EXERCISE REQUIREMENTS:
Word for word, repeat all of the entries.
○ ○ ○ ○ ○
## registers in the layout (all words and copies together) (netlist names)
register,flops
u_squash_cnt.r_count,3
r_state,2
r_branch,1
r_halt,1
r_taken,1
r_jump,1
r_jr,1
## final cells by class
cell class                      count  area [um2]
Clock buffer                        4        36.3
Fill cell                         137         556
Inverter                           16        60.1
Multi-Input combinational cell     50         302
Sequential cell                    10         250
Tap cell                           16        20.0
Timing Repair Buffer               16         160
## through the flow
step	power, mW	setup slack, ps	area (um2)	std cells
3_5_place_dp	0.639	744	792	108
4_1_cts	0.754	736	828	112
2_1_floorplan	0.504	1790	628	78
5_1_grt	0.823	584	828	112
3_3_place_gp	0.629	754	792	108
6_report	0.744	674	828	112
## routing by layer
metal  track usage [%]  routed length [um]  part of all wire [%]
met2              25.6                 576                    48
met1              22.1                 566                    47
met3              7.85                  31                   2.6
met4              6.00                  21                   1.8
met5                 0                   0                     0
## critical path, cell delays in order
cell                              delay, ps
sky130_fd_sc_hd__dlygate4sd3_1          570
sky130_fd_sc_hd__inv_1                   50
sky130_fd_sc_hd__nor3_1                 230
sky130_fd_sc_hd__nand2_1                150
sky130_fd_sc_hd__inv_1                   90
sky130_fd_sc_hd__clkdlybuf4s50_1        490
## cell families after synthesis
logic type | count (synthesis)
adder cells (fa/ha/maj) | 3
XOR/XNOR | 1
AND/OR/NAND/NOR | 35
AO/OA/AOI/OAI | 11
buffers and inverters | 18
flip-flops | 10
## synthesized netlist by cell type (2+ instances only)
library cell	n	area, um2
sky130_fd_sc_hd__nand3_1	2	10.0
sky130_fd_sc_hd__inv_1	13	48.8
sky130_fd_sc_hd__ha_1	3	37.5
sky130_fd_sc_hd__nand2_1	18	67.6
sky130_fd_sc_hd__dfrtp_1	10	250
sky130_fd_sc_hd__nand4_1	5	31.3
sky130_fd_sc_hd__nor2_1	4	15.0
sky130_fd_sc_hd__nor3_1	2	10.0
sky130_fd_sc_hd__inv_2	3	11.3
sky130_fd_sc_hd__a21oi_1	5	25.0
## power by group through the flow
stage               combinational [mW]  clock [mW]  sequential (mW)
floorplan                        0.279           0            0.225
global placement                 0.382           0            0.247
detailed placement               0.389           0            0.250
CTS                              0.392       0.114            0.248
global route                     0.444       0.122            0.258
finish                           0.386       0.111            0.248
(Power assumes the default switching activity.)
--- src/rtl/wb_unit.sv ---
// Registered MIPS32 writeback stage.
// Holds one MEM/WB slot (address and data already resolved, loads already aligned and
// extended) and a small FIFO of long-latency results. A fixed-priority arbiter gives
// the single register-file write port to the stage slot first, then to the FIFO head.
// Ports:
//   clk  - clock
//   rst  - asynchronous active-high reset
//   bus  - wb_unit_if.slave: memory-stage slot in, late results in, write port out

module wb_unit #(
  parameter int unsigned W          = 32,
  parameter int unsigned LATE_DEPTH = 4
) (
  input logic       clk,
  input logic       rst,
  wb_unit_if.slave  bus
);

  localparam int unsigned AW = `REG_ADDR_W;
  localparam int unsigned PW = $clog2(LATE_DEPTH);
  localparam int unsigned CW = PW + 1;

  // Stage register
  logic          r_valid;
  logic [AW-1:0] r_addr;
  logic [W-1:0]  r_data;

  // Late-result FIFO
  logic [AW-1:0] r_fifo_addr [LATE_DEPTH];
  logic [W-1:0]  r_fifo_data [LATE_DEPTH];
  logic [PW-1:0] r_wr_ptr;
  logic [PW-1:0] r_rd_ptr;
  logic [CW-1:0] r_count;

  logic          w_full;
  logic          w_empty;
  logic          w_push;
  logic          w_pop;
  logic [AW-1:0] w_addr;
  logic [W-1:0]  w_data;
  logic [W-1:0]  w_load;
  logic [7:0]    w_byte;
  logic [15:0]   w_half;
  logic          w_slot_writes;

  assign w_full  = (r_count == CW'(LATE_DEPTH));
  assign w_empty = (r_count == '0);

  assign bus.in_ready   = !w_full;
  assign bus.late_ready = !w_full;

  // Destination resolution
  always_comb begin
    w_addr = '0;
    case (bus.reg_write_dst)
      `REG_W_DST_RD:  w_addr = bus.rd;
      `REG_W_DST_RT:  w_addr = bus.rt;
      `REG_W_DST_R31: w_addr = AW'(31);
      default:        w_addr = '0;
    endcase
  end

  // Little-endian load lane select and extension
  always_comb begin
    w_byte = 8'h00;
    unique case (bus.mem_addr_lo)
      2'd0: w_byte = bus.mem_data[7:0];
      2'd1: w_byte = bus.mem_data[15:8];
      2'd2: w_byte = bus.mem_data[23:16];
      2'd3: w_byte = bus.mem_data[31:24];
    endcase
    w_half = bus.mem_addr_lo[1] ? bus.mem_data[31:16] : bus.mem_data[15:0];
    case (bus.mem_size)
      2'b10:   w_load = bus.mem_signed ? {{(W-8){w_byte[7]}}, w_byte}
                                       : {{(W-8){1'b0}}, w_byte};
      2'b01:   w_load = bus.mem_signed ? {{(W-16){w_half[15]}}, w_half}
                                       : {{(W-16){1'b0}}, w_half};
      default: w_load = bus.mem_data;
    endcase
  end

  // Data resolution
  always_comb begin
    w_data = '0;
    case (bus.reg_write_src)
      `REG_W_SRC_ALU:  w_data = bus.alu_result;
      `REG_W_SRC_MEM:  w_data = w_load;
      `REG_W_SRC_PCA4: w_data = bus.pc + W'(4);
      default:         w_data = '0;
    endcase
  end

  // Non-writing slots are folded into valid=0 so the arbiter only checks one bit.
  assign w_slot_writes = bus.in_valid && !bus.flush && bus.reg_write_en && (w_addr != '0);

  always_ff @(posedge clk or posedge rst) begin
    if (rst) begin
      r_valid <= 1'b0;
      r_addr  <= '0;
      r_data  <= '0;
    end else if (!w_full) begin
      r_valid <= w_slot_writes;
      r_addr  <= w_addr;
      r_data  <= w_data;
    end else begin
      // Bubble while the FIFO is full so it can drain; upstream holds its slot.
      r_valid <= 1'b0;
    end
  end

  // Address-0 late results are acknowledged but never stored.
  assign w_push = bus.late_valid && !w_full && (bus.late_addr != '0);
  assign w_pop  = !r_valid && !w_empty;

  always_ff @(posedge clk) begin
    if (w_push) begin
      r_fifo_addr[r_wr_ptr] <= bus.late_addr;
      r_fifo_data[r_wr_ptr] <= bus.late_data;
    end
  end

  always_ff @(posedge clk or posedge rst) begin
    if (rst) begin
      r_wr_ptr <= '0;
      r_rd_ptr <= '0;
      r_count  <= '0;
    end else begin
      if (w_push) r_wr_ptr <= r_wr_ptr + 1'b1;
      if (w_pop)  r_rd_ptr <= r_rd_ptr + 1'b1;
      if (w_push && !w_pop)      r_count <= r_count + 1'b1;
      else if (w_pop && !w_push) r_count <= r_count - 1'b1;
    end
  end

  // Fixed-priority write-port arbiter
  always_comb begin
    bus.wb_en   = 1'b0;
    bus.wb_addr = '0;
    bus.wb_data = '0;
    if (r_valid) begin
      bus.wb_en   = 1'b1;
      bus.wb_addr = r_addr;
      bus.wb_data = r_data;
    end else if (!w_empty) begin
      bus.wb_en   = 1'b1;
      bus.wb_addr = r_fifo_addr[r_rd_ptr];
      bus.wb_data = r_fifo_data[r_rd_ptr];
    end
  end

endmodule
○ ○ ○ ○ ○
SOLUTION TO THE EXERCISE:
## registers in the layout (all words and copies together) (netlist names)
register,flops
u_squash_cnt.r_count,3
r_state,2
r_branch,1
r_halt,1
r_taken,1
r_jump,1
r_jr,1
## final cells by class
cell class                      count  area [um2]
Clock buffer                        4        36.3
Fill cell                         137         556
Inverter                           16        60.1
Multi-Input combinational cell     50         302
Sequential cell                    10         250
Tap cell                           16        20.0
Timing Repair Buffer               16         160
## through the flow
step	power, mW	setup slack, ps	area (um2)	std cells
3_5_place_dp	0.639	744	792	108
4_1_cts	0.754	736	828	112
2_1_floorplan	0.504	1790	628	78
5_1_grt	0.823	584	828	112
3_3_place_gp	0.629	754	792	108
6_report	0.744	674	828	112
## routing by layer
metal  track usage [%]  routed length [um]  part of all wire [%]
met2              25.6                 576                    48
met1              22.1                 566                    47
met3              7.85                  31                   2.6
met4              6.00                  21                   1.8
met5                 0                   0                     0
## critical path, cell delays in order
cell                              delay, ps
sky130_fd_sc_hd__dlygate4sd3_1          570
sky130_fd_sc_hd__inv_1                   50
sky130_fd_sc_hd__nor3_1                 230
sky130_fd_sc_hd__nand2_1                150
sky130_fd_sc_hd__inv_1                   90
sky130_fd_sc_hd__clkdlybuf4s50_1        490
## cell families after synthesis
logic type | count (synthesis)
adder cells (fa/ha/maj) | 3
XOR/XNOR | 1
AND/OR/NAND/NOR | 35
AO/OA/AOI/OAI | 11
buffers and inverters | 18
flip-flops | 10
## synthesized netlist by cell type (2+ instances only)
library cell	n	area, um2
sky130_fd_sc_hd__nand3_1	2	10.0
sky130_fd_sc_hd__inv_1	13	48.8
sky130_fd_sc_hd__ha_1	3	37.5
sky130_fd_sc_hd__nand2_1	18	67.6
sky130_fd_sc_hd__dfrtp_1	10	250
sky130_fd_sc_hd__nand4_1	5	31.3
sky130_fd_sc_hd__nor2_1	4	15.0
sky130_fd_sc_hd__nor3_1	2	10.0
sky130_fd_sc_hd__inv_2	3	11.3
sky130_fd_sc_hd__a21oi_1	5	25.0
## power by group through the flow
stage               combinational [mW]  clock [mW]  sequential (mW)
floorplan                        0.279           0            0.225
global placement                 0.382           0            0.247
detailed placement               0.389           0            0.250
CTS                              0.392       0.114            0.248
global route                     0.444       0.122            0.258
finish                           0.386       0.111            0.248
(Power assumes the default switching activity.)
--- src/rtl/wb_unit.sv ---
// Registered MIPS32 writeback stage.
// Holds one MEM/WB slot (address and data already resolved, loads already aligned and
// extended) and a small FIFO of long-latency results. A fixed-priority arbiter gives
// the single register-file write port to the stage slot first, then to the FIFO head.
// Ports:
//   clk  - clock
//   rst  - asynchronous active-high reset
//   bus  - wb_unit_if.slave: memory-stage slot in, late results in, write port out

module wb_unit #(
  parameter int unsigned W          = 32,
  parameter int unsigned LATE_DEPTH = 4
) (
  input logic       clk,
  input logic       rst,
  wb_unit_if.slave  bus
);

  localparam int unsigned AW = `REG_ADDR_W;
  localparam int unsigned PW = $clog2(LATE_DEPTH);
  localparam int unsigned CW = PW + 1;

  // Stage register
  logic          r_valid;
  logic [AW-1:0] r_addr;
  logic [W-1:0]  r_data;

  // Late-result FIFO
  logic [AW-1:0] r_fifo_addr [LATE_DEPTH];
  logic [W-1:0]  r_fifo_data [LATE_DEPTH];
  logic [PW-1:0] r_wr_ptr;
  logic [PW-1:0] r_rd_ptr;
  logic [CW-1:0] r_count;

  logic          w_full;
  logic          w_empty;
  logic          w_push;
  logic          w_pop;
  logic [AW-1:0] w_addr;
  logic [W-1:0]  w_data;
  logic [W-1:0]  w_load;
  logic [7:0]    w_byte;
  logic [15:0]   w_half;
  logic          w_slot_writes;

  assign w_full  = (r_count == CW'(LATE_DEPTH));
  assign w_empty = (r_count == '0);

  assign bus.in_ready   = !w_full;
  assign bus.late_ready = !w_full;

  // Destination resolution
  always_comb begin
    w_addr = '0;
    case (bus.reg_write_dst)
      `REG_W_DST_RD:  w_addr = bus.rd;
      `REG_W_DST_RT:  w_addr = bus.rt;
      `REG_W_DST_R31: w_addr = AW'(31);
      default:        w_addr = '0;
    endcase
  end

  // Little-endian load lane select and extension
  always_comb begin
    w_byte = 8'h00;
    unique case (bus.mem_addr_lo)
      2'd0: w_byte = bus.mem_data[7:0];
      2'd1: w_byte = bus.mem_data[15:8];
      2'd2: w_byte = bus.mem_data[23:16];
      2'd3: w_byte = bus.mem_data[31:24];
    endcase
    w_half = bus.mem_addr_lo[1] ? bus.mem_data[31:16] : bus.mem_data[15:0];
    case (bus.mem_size)
      2'b10:   w_load = bus.mem_signed ? {{(W-8){w_byte[7]}}, w_byte}
                                       : {{(W-8){1'b0}}, w_byte};
      2'b01:   w_load = bus.mem_signed ? {{(W-16){w_half[15]}}, w_half}
                                       : {{(W-16){1'b0}}, w_half};
      default: w_load = bus.mem_data;
    endcase
  end

  // Data resolution
  always_comb begin
    w_data = '0;
    case (bus.reg_write_src)
      `REG_W_SRC_ALU:  w_data = bus.alu_result;
      `REG_W_SRC_MEM:  w_data = w_load;
      `REG_W_SRC_PCA4: w_data = bus.pc + W'(4);
      default:         w_data = '0;
    endcase
  end

  // Non-writing slots are folded into valid=0 so the arbiter only checks one bit.
  assign w_slot_writes = bus.in_valid && !bus.flush && bus.reg_write_en && (w_addr != '0);

  always_ff @(posedge clk or posedge rst) begin
    if (rst) begin
      r_valid <= 1'b0;
      r_addr  <= '0;
      r_data  <= '0;
    end else if (!w_full) begin
      r_valid <= w_slot_writes;
      r_addr  <= w_addr;
      r_data  <= w_data;
    end else begin
      // Bubble while the FIFO is full so it can drain; upstream holds its slot.
      r_valid <= 1'b0;
    end
  end

  // Address-0 late results are acknowledged but never stored.
  assign w_push = bus.late_valid && !w_full && (bus.late_addr != '0);
  assign w_pop  = !r_valid && !w_empty;

  always_ff @(posedge clk) begin
    if (w_push) begin
      r_fifo_addr[r_wr_ptr] <= bus.late_addr;
      r_fifo_data[r_wr_ptr] <= bus.late_data;
    end
  end

  always_ff @(posedge clk or posedge rst) begin
    if (rst) begin
      r_wr_ptr <= '0;
      r_rd_ptr <= '0;
      r_count  <= '0;
    end else begin
      if (w_push) r_wr_ptr <= r_wr_ptr + 1'b1;
      if (w_pop)  r_rd_ptr <= r_rd_ptr + 1'b1;
      if (w_push && !w_pop)      r_count <= r_count + 1'b1;
      else if (w_pop && !w_push) r_count <= r_count - 1'b1;
    end
  end

  // Fixed-priority write-port arbiter
  always_comb begin
    bus.wb_en   = 1'b0;
    bus.wb_addr = '0;
    bus.wb_data = '0;
    if (r_valid) begin
      bus.wb_en   = 1'b1;
      bus.wb_addr = r_addr;
      bus.wb_data = r_data;
    end else if (!w_empty) begin
      bus.wb_en   = 1'b1;
      bus.wb_addr = r_fifo_addr[r_rd_ptr];
      bus.wb_data = r_fifo_data[r_rd_ptr];
    end
  end

endmodule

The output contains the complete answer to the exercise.